Title: Solving Photo Mysteries with Expert-Led Crowdsourcing
Speaker: Kurt Luther, Department of Computer Science, Virginia Tech
Time: 12:30 - 1:30pm
Room: Gates-Hillman Complex 6501

Abstract:
Despite the old adage that a picture is worth a thousand words, images often need context to be meaningful to their viewers. In this talk, I show how expert-led crowdsourcing, a novel approach that combines the relative strengths of experts and amateur crowds, can be used to solve photo mysteries. In one example, I conducted a qualitative study of image verification experts in journalism, national security, and human rights organizations to understand how they perform geolocation, the process of mapping the precise location where a photo or video was taken. This research informed the design of GroundTruth, a system where experts collaborate with crowds to geolocate unknown images. In another example, I partnered with a historical photography magazine to develop Civil War Photo Sleuth, a system that leverages crowdsourcing and computer vision techniques to help experts identify unknown soldier portraits from the 19th century. I also discuss broader challenges and opportunities in crowdsourced investigations, open-source intelligence, and collaborative sensemaking illustrated by these examples.

Bio:
Kurt Luther is an assistant professor of computer science at Virginia Tech, where he is also affiliated with the Center for Human-Computer Interaction, the Department of History, and the Hume Center for National Security and Technology. He directs the Crowd Intelligence Lab (http://crowd.cs.vt.edu), an interdisciplinary research group exploring how crowdsourcing systems can support creativity and discovery. He is principal investigator for over $1.5M in sponsored research, including an NSF CAREER Award. Previously, Dr. Luther was a postdoctoral fellow in the HCI Institute at Carnegie Mellon University. He received his Ph.D. in human-centered computing from Georgia Tech, where he was a Foley Scholar, and his B.S. in computer graphics technology from Purdue University. He has also worked at IBM Research, Microsoft Research, and YouTube/Google.
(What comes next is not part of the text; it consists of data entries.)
[src/rtl/sipo_pkg.sv]
package sipo_pkg;
  localparam int DEF_WIDTH = 8;
  localparam int DEF_SYNC  = 2;

  // bit positions inside the synchronized control vector
  localparam int CI_DATA  = 0;
  localparam int CI_SHIFT = 1;
  localparam int CI_STORE = 2;
  localparam int CI_CLRN  = 3;
  localparam int CI_OEN   = 4;
  localparam int CI_NUM   = 5;
endpackage

[src/rtl/sipo_sync.sv]
module sipo_sync #(
  parameter int W = 1,
  parameter int STAGES = 2,
  parameter logic [W-1:0] RST_VAL = '0
) (
  input  logic         clk,
  input  logic         rst_n,
  input  logic [W-1:0] async_i,
  output logic [W-1:0] sync_o
);
  logic [W-1:0] chain [STAGES];

  genvar s;
  generate
    for (s = 0; s < STAGES; s++) begin : g_stage
      if (s == 0) begin : g_first
        always_ff @(posedge clk) begin
          if (!rst_n) chain[0] <= RST_VAL;
          else        chain[0] <= async_i;
        end
      end else begin : g_next
        always_ff @(posedge clk) begin
          if (!rst_n) chain[s] <= RST_VAL;
          else        chain[s] <= chain[s-1];
        end
      end
    end
  endgenerate

  assign sync_o = chain[STAGES-1];
endmodule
Supporting Collective Ideation at Scale

Title: Supporting Collective Ideation at Scale
Speaker: Pao Siangliulue, Department of Computer Science, Harvard University
Date: April 18, 2017
Time: 12:30 - 1:30pm

Abstract:
A growing number of online collective ideation platforms, such as OpenIDEO or Quirky, have demonstrated the potential of large-scale collaborative innovation in various domains. However, these platforms also introduce new challenges. People have to wade through a sea of possibly mundane and redundant ideas before encountering genuinely inspiring ones. Further, once all ideas are collected, the communities have to spend a lot of time and effort to synthesize the ideas into a few solutions. Alternatively, an intelligent system can select and present ideas for its users instead of leaving them to look for inspirations in a haphazard way.
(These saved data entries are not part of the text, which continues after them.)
`src/rtl/spi_role_pkg.sv`:
```
package spi_role_pkg;

  typedef enum logic [1:0] {
    ROLE_SLAVE  = 2'd0,
    ROLE_GUARD  = 2'd1,
    ROLE_MASTER = 2'd2
  } role_t;

  localparam int BYTE_W    = 8;
  localparam int IDX_W     = 2;
  localparam int REG_COUNT = 3;
  localparam int CNT_W     = $clog2(BYTE_W);

  // Command byte decode: top bit chooses read, low bits choose register
  function automatic logic cmd_is_read(input logic [BYTE_W-1:0] cmd);
    return cmd[BYTE_W-1];
  endfunction

  function automatic logic [IDX_W-1:0] cmd_index(input logic [BYTE_W-1:0] cmd);
    return cmd[IDX_W-1:0];
  endfunction

  function automatic logic index_valid(input logic [IDX_W-1:0] idx);
    return int'(idx) < REG_COUNT;
  endfunction

  // Master-role pin values
  function automatic logic fwd_clk(input logic dm_en, input logic active,
                                   input logic bit_clk);
    return dm_en & active & bit_clk;
  endfunction

  function automatic logic fwd_data(input logic dm_en, input logic active,
                                    input logic data, input logic raw);
    return dm_en ? (active & data) : raw;
  endfunction

endpackage

```
`src/rtl/rsp_sync.sv`:
```
module rsp_sync #(
  parameter int WIDTH  = 1,
  parameter int STAGES = 2
) (
  input  logic             clk,
  input  logic             rst_n,
  input  logic [WIDTH-1:0] d,
  output logic [WIDTH-1:0] q
);
  logic [WIDTH-1:0] chain [STAGES];

  generate
    for (genvar s = 0; s < STAGES; s++) begin : g_stage
      if (s == 0) begin : g_first
        always_ff @(posedge clk or negedge rst_n) begin
          if (!rst_n) chain[0] <= '0;
          else        chain[0] <= d;
        end
      end else begin : g_next
        always_ff @(posedge clk or negedge rst_n) begin
          if (!rst_n) chain[s] <= '0;
          else        chain[s] <= chain[s-1];
        end
      end
    end
  endgenerate

  assign q = chain[STAGES-1];
endmodule

```
`src/rtl/rsp_regs.sv`:
```
module rsp_regs
  import spi_role_pkg::*;
#(
  parameter logic [BYTE_W-1:0] DEF_CTRL = 8'h00,
  parameter logic [BYTE_W-1:0] DEF_ID   = 8'h5A,
  parameter logic [BYTE_W-1:0] DEF_AUX  = 8'h00
) (
  input  logic              clk,
  input  logic              rst_n,
  input  logic              wr_stb,
  input  logic [IDX_W-1:0]  wr_index,
  input  logic [BYTE_W-1:0] wr_data,
  input  logic [IDX_W-1:0]  rd_index,
  output logic [BYTE_W-1:0] rd_value,
  output logic [BYTE_W-1:0] reg_ctrl,
  output logic [BYTE_W-1:0] reg_id,
  output logic [BYTE_W-1:0] reg_aux
);
  localparam logic [REG_COUNT*BYTE_W-1:0] DEFAULTS = {DEF_AUX, DEF_ID, DEF_CTRL};

  logic [BYTE_W-1:0] bank [REG_COUNT];

  generate
    for (genvar r = 0; r < REG_COUNT; r++) begin : g_reg
      localparam logic [IDX_W-1:0] MY_IDX = IDX_W'(r);
      always_ff @(posedge clk or negedge rst_n) begin
        if (!rst_n)
          bank[r] <= DEFAULTS[r*BYTE_W +: BYTE_W];
        else if (wr_stb && index_valid(wr_index) && wr_index == MY_IDX)
          bank[r] <= wr_data;
      end
    end
  endgenerate

  always_comb begin
    rd_value = '0;
    for (int r = 0; r < REG_COUNT; r++)
      if (rd_index == IDX_W'(r)) rd_value = bank[r];
  end

  assign reg_ctrl = bank[0];
  assign reg_id   = bank[1];
  assign reg_aux  = bank[2];
endmodule

```
`src/rtl/rsp_slave.sv`:
```
module rsp_slave
  import spi_role_pkg::*;
(
  input  logic              clk,
  input  logic              rst_n,
  input  logic              enable,
  input  logic              sclk_s,
  input  logic              mosi_s,
  input  logic [BYTE_W-1:0] rd_value,
  output logic [IDX_W-1:0]  rd_index,
  output logic              wr_stb,
  output logic [IDX_W-1:0]  wr_index,
  output logic [BYTE_W-1:0] wr_data,
  output logic              sclk_rise,
  output logic              sclk_fall,
  output logic              miso
);
  logic              sclk_d;
  logic [CNT_W-1:0]  bit_cnt;
  logic              in_data;
  logic [BYTE_W-1:0] shreg;
  logic [BYTE_W-1:0] cmd_q;
  logic [BYTE_W-1:0] out_sh;
  logic              miso_q;
  logic              last_bit;
  logic [BYTE_W-1:0] byte_done;

  assign sclk_rise = enable &  sclk_s & ~sclk_d;
  assign sclk_fall = enable & ~sclk_s &  sclk_d;
  assign last_bit  = (bit_cnt == CNT_W'(BYTE_W-1));
  assign byte_done = {shreg[BYTE_W-2:0], mosi_s};

  assign rd_index = cmd_index(cmd_q);
  assign wr_index = cmd_index(cmd_q);
  assign wr_data  = byte_done;
  assign wr_stb   = sclk_fall & last_bit & in_data & ~cmd_is_read(cmd_q);
  assign miso     = miso_q;

  always_ff @(posedge clk or negedge rst_n) begin
    if (!rst_n) sclk_d <= 1'b0;
    else        sclk_d <= sclk_s;
  end

  always_ff @(posedge clk or negedge rst_n) begin
    if (!rst_n) begin
      bit_cnt <= '0;
      in_data <= 1'b0;
      shreg   <= '0;
      cmd_q   <= '0;
      out_sh  <= '0;
      miso_q  <= 1'b0;
    end else if (!enable) begin
      bit_cnt <= '0;
      in_data <= 1'b0;
      shreg   <= '0;
      cmd_q   <= '0;
      out_sh  <= '0;
      miso_q  <= 1'b0;
    end else begin
      if (sclk_fall) begin
        shreg   <= byte_done;
        bit_cnt <= bit_cnt + 1'b1;
        if (last_bit) begin
          if (!in_data) begin
            cmd_q   <= byte_done;
            in_data <= 1'b1;
          end else begin
            in_data <= 1'b0;
          end
        end
      end
      if (sclk_rise) begin
        if (in_data && cmd_is_read(cmd_q)) begin
          if (bit_cnt == '0) begin
            miso_q <= rd_value[BYTE_W-1];
            out_sh <= {rd_value[BYTE_W-2:0], 1'b0};
          end else begin
            miso_q <= out_sh[BYTE_W-1];
            out_sh <= {out_sh[BYTE_W-2:0], 1'b0};
          end
        end else begin
          miso_q <= 1'b0;
        end
      end
    end
  end
endmodule

```
`src/rtl/rsp_master.sv`:
```
module rsp_master
  import spi_role_pkg::*;
(
  input  logic clk,
  input  logic rst_n,
  input  logic drive_en,
  input  logic dm_en,
  input  logic rx_active,
  input  logic rx_clk,
  input  logic rx_data,
  input  logic rx_raw,
  output logic sclk_out,
  output logic mosi_out
);
  always_ff @(posedge clk or negedge rst_n) begin
    if (!rst_n) begin
      sclk_out <= 1'b0;
      mosi_out <= 1'b0;
    end else if (!drive_en) begin
      sclk_out <= 1'b0;
      mosi_out <= 1'b0;
    end else begin
      sclk_out <= fwd_clk(dm_en, rx_active, rx_clk);
      mosi_out <= fwd_data(dm_en, rx_active, rx_data, rx_raw);
    end
  end
endmodule

```
`src/rtl/spi_role_port.sv`:
```
module spi_role_port
  import spi_role_pkg::*;
#(
  parameter int                SYNC_STAGES = 2,
  parameter int                GUARD_CYC   = 2,
  parameter int                DM_BIT      = 7,
  parameter logic [BYTE_W-1:0] DEF_CTRL    = 8'h00,
  parameter logic [BYTE_W-1:0] DEF_ID      = 8'h5A,
  parameter logic [BYTE_W-1:0] DEF_AUX     = 8'h00
) (
  input  logic              clk,
  input  logic              rst_n,
  input  logic              mode_pin,
  input  logic              sclk_in,
  input  logic              mosi_in,
  output logic              miso,
  output logic              sclk_out,
  output logic              sclk_oe,
  output logic              mosi_out,
  output logic              mosi_oe,
  input  logic              rx_active,
  input  logic              rx_clk,
  input  logic              rx_data,
  input  logic              rx_raw,
  output logic [BYTE_W-1:0] reg_ctrl,
  output logic [BYTE_W-1:0] reg_id,
  output logic [BYTE_W-1:0] reg_aux
);
  localparam int GW = $clog2(GUARD_CYC + 1);

  logic [2:0]        pins_s;
  logic              mode_s, sclk_s, mosi_s;
  logic              mode_q;
  logic              mode_flip;
  role_t             role;
  logic [GW-1:0]     gcnt;
  logic              slave_now, master_now;
  logic              dm_en;

  logic              wr_stb;
  logic [IDX_W-1:0]  wr_index;
  logic [BYTE_W-1:0] wr_data;
  logic [IDX_W-1:0]  rd_index;
  logic [BYTE_W-1:0] rd_value;
  logic              sclk_rise, sclk_fall;

  rsp_sync #(.WIDTH(3), .STAGES(SYNC_STAGES)) u_sync (
    .clk   (clk),
    .rst_n (rst_n),
    .d     ({mode_pin, sclk_in, mosi_in}),
    .q     (pins_s)
  );
  assign {mode_s, sclk_s, mosi_s} = pins_s;

  assign mode_flip = mode_s ^ mode_q;

  always_ff @(posedge clk or negedge rst_n) begin
    if (!rst_n) begin
      mode_q <= 1'b0;
      role   <= ROLE_SLAVE;
      gcnt   <= '0;
    end else begin
      mode_q <= mode_s;
      if (mode_flip) begin
        role <= ROLE_GUARD;
        gcnt <= '0;
      end else if (role == ROLE_GUARD) begin
        if (gcnt == GW'(GUARD_CYC - 1)) begin
          role <= mode_q ? ROLE_MASTER : ROLE_SLAVE;
          gcnt <= '0;
        end else begin
          gcnt <= gcnt + 1'b1;
        end
      end
    end
  end

  assign slave_now  = (role == ROLE_SLAVE);
  assign master_now = (role == ROLE_MASTER);
  assign sclk_oe    = master_now;
  assign mosi_oe    = master_now;
  assign dm_en      = reg_ctrl[DM_BIT];

  rsp_slave u_slave (
    .clk       (clk),
    .rst_n     (rst_n),
    .enable    (slave_now),
    .sclk_s    (sclk_s),
    .mosi_s    (mosi_s),
    .rd_value  (rd_value),
    .rd_index  (rd_index),
    .wr_stb    (wr_stb),
    .wr_index  (wr_index),
    .wr_data   (wr_data),
    .sclk_rise (sclk_rise),
    .sclk_fall (sclk_fall),
    .miso      (miso)
  );

  rsp_regs #(
    .DEF_CTRL (DEF_CTRL),
    .DEF_ID   (DEF_ID),
    .DEF_AUX  (DEF_AUX)
  ) u_regs (
    .clk      (clk),
    .rst_n    (rst_n),
    .wr_stb   (wr_stb),
    .wr_index (wr_index),
    .wr_data  (wr_data),
    .rd_index (rd_index),
    .rd_value (rd_value),
    .reg_ctrl (reg_ctrl),
    .reg_id   (reg_id),
    .reg_aux  (reg_aux)
  );

  rsp_master u_master (
    .clk       (clk),
    .rst_n     (rst_n),
    .drive_en  (master_now),
    .dm_en     (dm_en),
    .rx_active (rx_active),
    .rx_clk    (rx_clk),
    .rx_data   (rx_data),
    .rx_raw    (rx_raw),
    .sclk_out  (sclk_out),
    .mosi_out  (mosi_out)
  );
endmodule

```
In this talk, I will show how a system can decide which ideas to present to the users and when to do so. I will introduce a computational model of an idea space, two crowdsourcing methods to generate this model and the model's application for creativity-enhancing interventions. I will also present an empirical study on the effects of timing of example delivery on people's idea generation.


Bio:
Pao is a Ph.D. candidate in Computer Science focusing on Human-Computer Interaction (HCI) research at Harvard University. She works with Prof. Krzysztof Gajos in the Intelligent Interactive Systems Group. Her research explores how we can apply intelligent technologies and crowdsourcing to enable novel ways for people to come up with creative ideas together. Pao received her B.S. in Electrical Engineering and M.S. in Computer Science from Stanford University where she worked in Stanford HCI group.